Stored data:

===== config.mk =====
export PLATFORM = sky130hd
export DESIGN_NAME = multicycle_main_control
export DESIGN_NICKNAME = d
export VERILOG_FILES = /design/src/rtl/rv_ctrl_pkg.sv /design/src/rtl/multicycle_main_control_mem_timeout_ctr.sv /design/src/rtl/multicycle_main_control.sv
export SDC_FILE = /design/constraint.sdc
export NUM_CORES = 1
export LEC_CHECK = 0
export CAP_MARGIN = 20
export CELL_PAD_IN_SITES_DETAIL_PLACEMENT = 1
export CELL_PAD_IN_SITES_GLOBAL_PLACEMENT = 2
export CORE_MARGIN = 5
export CORE_UTILIZATION = 38
export CTS_BUF_LIST = sky130_fd_sc_hd__clkbuf_8
export DETAILED_ROUTE_END_ITERATION = 10
export DONT_BUFFER_PORTS = 1
export PLACE_DENSITY = 0.92
export SKIP_CTS_REPAIR_TIMING = 1
export SYNTH_ARGS = -nofsm -noshare
export SYNTH_HDL_FRONTEND = slang
export SYNTH_SLANG_ARGS = --single-unit

===== constraint.sdc =====
create_clock -name clk -period 3.8 [get_ports clk]
set_input_delay 0.57 -clock clk [delete_from_list [all_inputs] [get_ports clk]]
set_output_delay 0.57 -clock clk [all_outputs]
set_load 0.1 [all_outputs]

===== src/rtl/rv_ctrl_pkg.sv =====
// Shared definitions for the multi-cycle RISC-V main control: opcodes,
// FSM state encoding, ALU-op codes and ALU B-operand select codes.
package rv_ctrl_pkg;

  localparam logic [6:0] OPC_R   = 7'b0110011;
  localparam logic [6:0] OPC_I   = 7'b0010011;
  localparam logic [6:0] OPC_LW  = 7'b0000011;
  localparam logic [6:0] OPC_SW  = 7'b0100011;
  localparam logic [6:0] OPC_BEQ = 7'b1100011;

  typedef enum logic [3:0] {
    S_FETCH,
    S_DECODE,
    S_EXEC_R,
    S_EXEC_I,
    S_ALU_WB,
    S_MEM_ADDR,
    S_MEM_RD,
    S_MEM_WR,
    S_MEM_WB,
    S_BRANCH,
    S_TRAP,
    S_ERROR
  } state_t;

  localparam logic [1:0] ALUOP_ADD = 2'b00;
  localparam logic [1:0] ALUOP_BR  = 2'b01;
  localparam logic [1:0] ALUOP_R   = 2'b10;

  localparam logic [1:0] SRCB_RS2  = 2'b00;
  localparam logic [1:0] SRCB_FOUR = 2'b01;
  localparam logic [1:0] SRCB_IMM  = 2'b10;

  // States whose exit back to FETCH marks a completed instruction.
  function automatic logic is_retire_state(input state_t s);
    return (s == S_ALU_WB) || (s == S_MEM_WB) || (s == S_MEM_WR) || (s == S_BRANCH);
  endfunction

endpackage


===== src/rtl/multicycle_main_control_mem_timeout_ctr.sv =====
// Memory wait counter shared by instruction and data requests. It counts
// cycles where a request is outstanding without ready and flags expiry on
// the waiting cycle that would make the count reach MEM_TIMEOUT.
// MEM_TIMEOUT = 0 disables expiry entirely.
module mem_timeout_ctr #(
  parameter int unsigned MEM_TIMEOUT = 255,
  parameter int unsigned TMO_W       = 8
) (
  input  logic clk,
  input  logic rst_n,
  input  logic clear_i,
  input  logic inc_i,
  output logic expired_o
);

  localparam logic [TMO_W-1:0] LAST_WAIT = TMO_W'(MEM_TIMEOUT - 1);

  logic [TMO_W-1:0] cnt_q;
  logic [TMO_W-1:0] cnt_d;

  // Clear on any state change, otherwise count stalled request cycles.
  always_comb begin
    cnt_d = cnt_q;
    if (clear_i) begin
      cnt_d = '0;
    end else if (inc_i) begin
      cnt_d = cnt_q + TMO_W'(1);
    end
  end

  // Counter register with synchronous active-low reset.
  always_ff @(posedge clk) begin
    if (!rst_n) begin
      cnt_q <= '0;
    end else begin
      cnt_q <= cnt_d;
    end
  end

  assign expired_o = (MEM_TIMEOUT != 0) && inc_i && (cnt_q == LAST_WAIT);

endmodule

ACTIVITY: Please transcribe only the lines in the records above running from the line that has "create_clock -name clk" through the line that has "localparam logic [1:0] SRCB_FOUR = 2'b01;", both included, exactly as they appear.

ANSWER TO THIS EXERCISE:
create_clock -name clk -period 3.8 [get_ports clk]
set_input_delay 0.57 -clock clk [delete_from_list [all_inputs] [get_ports clk]]
set_output_delay 0.57 -clock clk [all_outputs]
set_load 0.1 [all_outputs]

===== src/rtl/rv_ctrl_pkg.sv =====
// Shared definitions for the multi-cycle RISC-V main control: opcodes,
// FSM state encoding, ALU-op codes and ALU B-operand select codes.
package rv_ctrl_pkg;

  localparam logic [6:0] OPC_R   = 7'b0110011;
  localparam logic [6:0] OPC_I   = 7'b0010011;
  localparam logic [6:0] OPC_LW  = 7'b0000011;
  localparam logic [6:0] OPC_SW  = 7'b0100011;
  localparam logic [6:0] OPC_BEQ = 7'b1100011;

  typedef enum logic [3:0] {
    S_FETCH,
    S_DECODE,
    S_EXEC_R,
    S_EXEC_I,
    S_ALU_WB,
    S_MEM_ADDR,
    S_MEM_RD,
    S_MEM_WR,
    S_MEM_WB,
    S_BRANCH,
    S_TRAP,
    S_ERROR
  } state_t;

  localparam logic [1:0] ALUOP_ADD = 2'b00;
  localparam logic [1:0] ALUOP_BR  = 2'b01;
  localparam logic [1:0] ALUOP_R   = 2'b10;

  localparam logic [1:0] SRCB_RS2  = 2'b00;
  localparam logic [1:0] SRCB_FOUR = 2'b01;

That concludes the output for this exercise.